----- TASK INPUT

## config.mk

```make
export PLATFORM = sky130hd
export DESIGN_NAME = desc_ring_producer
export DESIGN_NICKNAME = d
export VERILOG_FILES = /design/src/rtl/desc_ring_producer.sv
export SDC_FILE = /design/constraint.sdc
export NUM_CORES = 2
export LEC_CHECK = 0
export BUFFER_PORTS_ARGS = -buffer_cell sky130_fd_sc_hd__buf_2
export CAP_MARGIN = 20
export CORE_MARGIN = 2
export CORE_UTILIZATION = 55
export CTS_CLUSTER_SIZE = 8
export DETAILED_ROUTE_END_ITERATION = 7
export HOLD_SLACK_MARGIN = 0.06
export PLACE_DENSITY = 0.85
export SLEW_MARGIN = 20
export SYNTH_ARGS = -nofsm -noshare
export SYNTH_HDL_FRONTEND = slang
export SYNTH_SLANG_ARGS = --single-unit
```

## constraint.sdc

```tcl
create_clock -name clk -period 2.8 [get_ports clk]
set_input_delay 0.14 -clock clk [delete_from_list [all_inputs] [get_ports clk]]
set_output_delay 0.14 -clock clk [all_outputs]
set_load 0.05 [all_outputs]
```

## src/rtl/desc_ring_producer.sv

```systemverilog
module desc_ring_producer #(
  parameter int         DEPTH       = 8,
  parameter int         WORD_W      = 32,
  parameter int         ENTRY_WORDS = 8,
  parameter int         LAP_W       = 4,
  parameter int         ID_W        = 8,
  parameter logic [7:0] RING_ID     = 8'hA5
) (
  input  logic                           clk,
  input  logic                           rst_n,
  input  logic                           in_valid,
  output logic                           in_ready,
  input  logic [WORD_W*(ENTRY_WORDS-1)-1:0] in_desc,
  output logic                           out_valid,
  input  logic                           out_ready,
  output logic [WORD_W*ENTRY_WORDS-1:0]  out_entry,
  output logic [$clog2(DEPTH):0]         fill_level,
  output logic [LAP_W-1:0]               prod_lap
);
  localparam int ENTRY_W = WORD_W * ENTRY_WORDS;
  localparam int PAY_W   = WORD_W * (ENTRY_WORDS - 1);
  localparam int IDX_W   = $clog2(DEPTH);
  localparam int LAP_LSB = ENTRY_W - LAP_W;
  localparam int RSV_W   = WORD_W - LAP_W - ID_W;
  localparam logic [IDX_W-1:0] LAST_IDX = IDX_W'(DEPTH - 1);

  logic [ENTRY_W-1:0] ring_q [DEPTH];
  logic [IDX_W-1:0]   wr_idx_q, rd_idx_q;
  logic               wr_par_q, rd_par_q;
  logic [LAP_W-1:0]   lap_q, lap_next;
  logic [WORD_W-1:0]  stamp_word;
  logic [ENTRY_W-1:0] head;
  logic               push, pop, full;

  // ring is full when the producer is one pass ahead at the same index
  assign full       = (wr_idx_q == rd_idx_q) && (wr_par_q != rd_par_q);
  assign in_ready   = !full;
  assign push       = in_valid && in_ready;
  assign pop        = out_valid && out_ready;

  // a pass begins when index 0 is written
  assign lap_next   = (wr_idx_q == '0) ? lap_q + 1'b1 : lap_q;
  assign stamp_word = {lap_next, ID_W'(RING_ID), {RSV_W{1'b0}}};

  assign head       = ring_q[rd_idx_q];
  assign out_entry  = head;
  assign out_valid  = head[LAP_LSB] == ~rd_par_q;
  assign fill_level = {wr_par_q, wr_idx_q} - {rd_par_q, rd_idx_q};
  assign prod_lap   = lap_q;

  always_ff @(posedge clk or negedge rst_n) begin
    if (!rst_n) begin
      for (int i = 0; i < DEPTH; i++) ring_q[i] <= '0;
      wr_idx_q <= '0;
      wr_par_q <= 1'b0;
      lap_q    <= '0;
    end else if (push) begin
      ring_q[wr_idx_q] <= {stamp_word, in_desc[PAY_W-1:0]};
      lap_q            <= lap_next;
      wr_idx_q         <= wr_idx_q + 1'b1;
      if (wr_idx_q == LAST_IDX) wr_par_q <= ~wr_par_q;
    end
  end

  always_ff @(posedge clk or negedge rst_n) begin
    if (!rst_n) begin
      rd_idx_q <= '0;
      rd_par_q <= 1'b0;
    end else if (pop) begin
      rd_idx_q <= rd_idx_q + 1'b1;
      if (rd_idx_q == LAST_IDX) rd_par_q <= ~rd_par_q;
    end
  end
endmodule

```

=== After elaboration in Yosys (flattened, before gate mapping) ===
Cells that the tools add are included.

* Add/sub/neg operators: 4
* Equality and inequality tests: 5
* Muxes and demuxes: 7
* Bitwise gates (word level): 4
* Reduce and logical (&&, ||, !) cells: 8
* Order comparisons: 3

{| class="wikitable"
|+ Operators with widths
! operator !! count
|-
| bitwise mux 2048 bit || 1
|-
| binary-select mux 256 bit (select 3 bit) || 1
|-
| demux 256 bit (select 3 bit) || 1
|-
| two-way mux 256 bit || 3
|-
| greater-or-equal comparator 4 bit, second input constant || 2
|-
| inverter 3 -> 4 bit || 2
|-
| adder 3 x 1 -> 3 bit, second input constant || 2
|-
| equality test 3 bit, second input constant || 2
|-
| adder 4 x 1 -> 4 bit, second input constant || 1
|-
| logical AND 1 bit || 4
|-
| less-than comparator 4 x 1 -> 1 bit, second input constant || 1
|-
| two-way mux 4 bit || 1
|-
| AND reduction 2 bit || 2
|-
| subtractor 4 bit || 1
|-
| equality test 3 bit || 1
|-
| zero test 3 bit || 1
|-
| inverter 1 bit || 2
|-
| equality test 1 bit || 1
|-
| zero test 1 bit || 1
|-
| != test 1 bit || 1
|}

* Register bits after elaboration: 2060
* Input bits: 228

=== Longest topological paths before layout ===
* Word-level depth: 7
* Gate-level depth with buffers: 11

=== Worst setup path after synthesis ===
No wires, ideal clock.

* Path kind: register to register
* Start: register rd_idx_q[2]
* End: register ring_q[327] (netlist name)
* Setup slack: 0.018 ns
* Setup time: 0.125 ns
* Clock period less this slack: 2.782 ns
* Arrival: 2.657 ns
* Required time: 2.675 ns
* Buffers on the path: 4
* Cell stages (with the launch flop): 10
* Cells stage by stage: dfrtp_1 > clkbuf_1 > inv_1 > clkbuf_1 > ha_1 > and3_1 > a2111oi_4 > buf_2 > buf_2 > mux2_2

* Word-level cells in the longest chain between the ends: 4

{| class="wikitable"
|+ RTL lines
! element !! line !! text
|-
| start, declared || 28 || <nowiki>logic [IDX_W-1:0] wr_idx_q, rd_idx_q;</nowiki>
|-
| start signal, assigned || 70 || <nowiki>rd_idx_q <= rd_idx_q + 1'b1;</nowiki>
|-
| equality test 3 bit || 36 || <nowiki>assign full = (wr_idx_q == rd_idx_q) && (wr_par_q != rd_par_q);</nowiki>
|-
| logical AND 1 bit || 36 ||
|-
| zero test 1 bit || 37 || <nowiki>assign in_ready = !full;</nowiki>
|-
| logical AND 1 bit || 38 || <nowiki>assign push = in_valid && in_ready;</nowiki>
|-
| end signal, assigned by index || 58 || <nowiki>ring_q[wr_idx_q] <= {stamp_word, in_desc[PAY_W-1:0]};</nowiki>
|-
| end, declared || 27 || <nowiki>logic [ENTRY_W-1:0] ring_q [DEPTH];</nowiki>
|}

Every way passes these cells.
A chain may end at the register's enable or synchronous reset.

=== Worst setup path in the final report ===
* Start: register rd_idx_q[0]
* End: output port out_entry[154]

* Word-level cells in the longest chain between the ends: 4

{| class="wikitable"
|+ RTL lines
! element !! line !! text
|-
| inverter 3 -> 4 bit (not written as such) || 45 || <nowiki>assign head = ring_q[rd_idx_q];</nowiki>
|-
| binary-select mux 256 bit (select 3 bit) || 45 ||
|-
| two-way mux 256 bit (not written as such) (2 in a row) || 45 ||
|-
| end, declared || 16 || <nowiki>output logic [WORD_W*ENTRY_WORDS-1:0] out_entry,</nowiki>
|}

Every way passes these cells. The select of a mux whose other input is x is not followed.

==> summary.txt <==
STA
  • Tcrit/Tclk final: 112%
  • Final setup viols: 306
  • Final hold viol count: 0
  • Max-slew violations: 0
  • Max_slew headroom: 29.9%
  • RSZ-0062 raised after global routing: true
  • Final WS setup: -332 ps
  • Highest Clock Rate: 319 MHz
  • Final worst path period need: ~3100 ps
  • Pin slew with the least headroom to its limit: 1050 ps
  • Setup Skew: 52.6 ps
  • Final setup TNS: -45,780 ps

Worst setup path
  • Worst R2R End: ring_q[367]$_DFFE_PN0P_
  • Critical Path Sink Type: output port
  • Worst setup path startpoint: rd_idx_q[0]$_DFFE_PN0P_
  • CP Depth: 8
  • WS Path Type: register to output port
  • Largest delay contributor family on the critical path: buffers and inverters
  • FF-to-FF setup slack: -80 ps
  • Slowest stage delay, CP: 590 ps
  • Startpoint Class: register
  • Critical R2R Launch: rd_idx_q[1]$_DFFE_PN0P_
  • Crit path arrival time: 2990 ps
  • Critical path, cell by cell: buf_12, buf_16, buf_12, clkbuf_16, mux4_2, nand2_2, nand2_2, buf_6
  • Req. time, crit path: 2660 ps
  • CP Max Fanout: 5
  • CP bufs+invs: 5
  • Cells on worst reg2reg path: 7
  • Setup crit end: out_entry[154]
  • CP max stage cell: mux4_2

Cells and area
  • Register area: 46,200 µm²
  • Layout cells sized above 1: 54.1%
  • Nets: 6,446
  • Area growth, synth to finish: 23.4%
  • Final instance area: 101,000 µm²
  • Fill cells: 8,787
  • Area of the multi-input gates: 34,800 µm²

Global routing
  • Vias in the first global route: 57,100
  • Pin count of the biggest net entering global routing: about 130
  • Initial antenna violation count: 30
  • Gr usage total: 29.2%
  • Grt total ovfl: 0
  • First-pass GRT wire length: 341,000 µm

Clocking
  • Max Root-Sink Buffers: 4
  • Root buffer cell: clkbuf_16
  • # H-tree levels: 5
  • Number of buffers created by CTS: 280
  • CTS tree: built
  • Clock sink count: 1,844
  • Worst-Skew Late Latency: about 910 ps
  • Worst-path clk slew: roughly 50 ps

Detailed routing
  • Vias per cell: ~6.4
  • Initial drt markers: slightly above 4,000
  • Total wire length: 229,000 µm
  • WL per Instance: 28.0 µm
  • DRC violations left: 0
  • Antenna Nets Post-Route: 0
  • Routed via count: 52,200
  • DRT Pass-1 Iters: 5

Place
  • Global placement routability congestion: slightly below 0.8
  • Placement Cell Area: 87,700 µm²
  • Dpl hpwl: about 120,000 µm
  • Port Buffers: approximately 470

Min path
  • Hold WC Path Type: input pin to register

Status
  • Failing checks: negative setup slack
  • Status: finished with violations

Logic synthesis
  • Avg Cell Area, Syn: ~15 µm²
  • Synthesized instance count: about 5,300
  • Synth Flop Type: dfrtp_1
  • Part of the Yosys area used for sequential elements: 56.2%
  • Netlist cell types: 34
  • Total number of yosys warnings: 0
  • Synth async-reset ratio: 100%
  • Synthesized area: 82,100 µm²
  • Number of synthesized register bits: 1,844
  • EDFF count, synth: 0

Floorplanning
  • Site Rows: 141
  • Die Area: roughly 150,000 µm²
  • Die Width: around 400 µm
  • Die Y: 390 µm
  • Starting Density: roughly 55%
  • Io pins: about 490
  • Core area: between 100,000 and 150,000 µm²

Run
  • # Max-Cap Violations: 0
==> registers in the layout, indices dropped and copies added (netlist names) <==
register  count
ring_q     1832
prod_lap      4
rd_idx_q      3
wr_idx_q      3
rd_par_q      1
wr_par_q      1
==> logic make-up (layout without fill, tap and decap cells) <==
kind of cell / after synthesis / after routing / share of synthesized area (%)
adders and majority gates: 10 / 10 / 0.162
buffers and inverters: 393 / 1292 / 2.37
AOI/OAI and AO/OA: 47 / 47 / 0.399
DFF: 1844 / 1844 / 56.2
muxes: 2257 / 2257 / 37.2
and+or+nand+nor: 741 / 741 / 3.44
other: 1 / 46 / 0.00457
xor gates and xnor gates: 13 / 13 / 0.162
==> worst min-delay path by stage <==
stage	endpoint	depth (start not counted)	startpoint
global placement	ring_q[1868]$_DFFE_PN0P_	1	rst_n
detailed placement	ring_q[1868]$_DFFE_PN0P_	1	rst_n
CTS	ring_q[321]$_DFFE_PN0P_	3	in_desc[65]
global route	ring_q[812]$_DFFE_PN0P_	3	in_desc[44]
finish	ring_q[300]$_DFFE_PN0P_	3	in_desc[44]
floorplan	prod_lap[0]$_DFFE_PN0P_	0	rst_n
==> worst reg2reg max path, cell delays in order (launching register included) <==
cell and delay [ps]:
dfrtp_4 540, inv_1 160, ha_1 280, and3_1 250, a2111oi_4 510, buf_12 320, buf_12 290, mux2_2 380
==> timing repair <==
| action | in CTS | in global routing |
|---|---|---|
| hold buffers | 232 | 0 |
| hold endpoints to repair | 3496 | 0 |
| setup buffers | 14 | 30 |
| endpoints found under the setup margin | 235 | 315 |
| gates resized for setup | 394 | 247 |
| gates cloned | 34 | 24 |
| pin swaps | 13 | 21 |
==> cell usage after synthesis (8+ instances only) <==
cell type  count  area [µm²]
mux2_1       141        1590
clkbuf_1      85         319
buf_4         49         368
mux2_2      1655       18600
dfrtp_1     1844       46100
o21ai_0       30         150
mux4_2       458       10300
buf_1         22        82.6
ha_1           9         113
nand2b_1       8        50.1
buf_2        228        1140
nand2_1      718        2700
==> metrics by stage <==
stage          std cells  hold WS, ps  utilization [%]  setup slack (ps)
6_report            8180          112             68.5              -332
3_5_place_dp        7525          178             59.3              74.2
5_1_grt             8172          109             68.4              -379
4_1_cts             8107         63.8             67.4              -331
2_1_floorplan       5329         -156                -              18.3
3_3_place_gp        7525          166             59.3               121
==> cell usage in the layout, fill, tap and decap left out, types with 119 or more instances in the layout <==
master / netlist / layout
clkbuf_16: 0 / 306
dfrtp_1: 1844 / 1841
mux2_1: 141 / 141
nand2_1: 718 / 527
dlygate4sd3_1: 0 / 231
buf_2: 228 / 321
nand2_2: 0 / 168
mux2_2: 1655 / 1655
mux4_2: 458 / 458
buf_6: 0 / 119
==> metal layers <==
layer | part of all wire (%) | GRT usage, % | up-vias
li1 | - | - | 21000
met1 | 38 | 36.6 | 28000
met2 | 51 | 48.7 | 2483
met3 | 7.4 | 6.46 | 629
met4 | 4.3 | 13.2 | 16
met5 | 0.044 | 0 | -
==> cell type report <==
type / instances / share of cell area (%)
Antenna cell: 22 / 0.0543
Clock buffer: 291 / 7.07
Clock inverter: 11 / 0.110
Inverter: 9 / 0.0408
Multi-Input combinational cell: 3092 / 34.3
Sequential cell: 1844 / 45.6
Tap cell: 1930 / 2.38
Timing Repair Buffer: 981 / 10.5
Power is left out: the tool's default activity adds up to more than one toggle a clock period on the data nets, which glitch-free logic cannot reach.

----------

* _YOUR INSTRUCTIONS_: Go through the entries above and copy each line with "kind" in it.

* _RESPONSE TO THE EXERCISE_:
* Path kind: register to register
kind of cell / after synthesis / after routing / share of synthesized area (%)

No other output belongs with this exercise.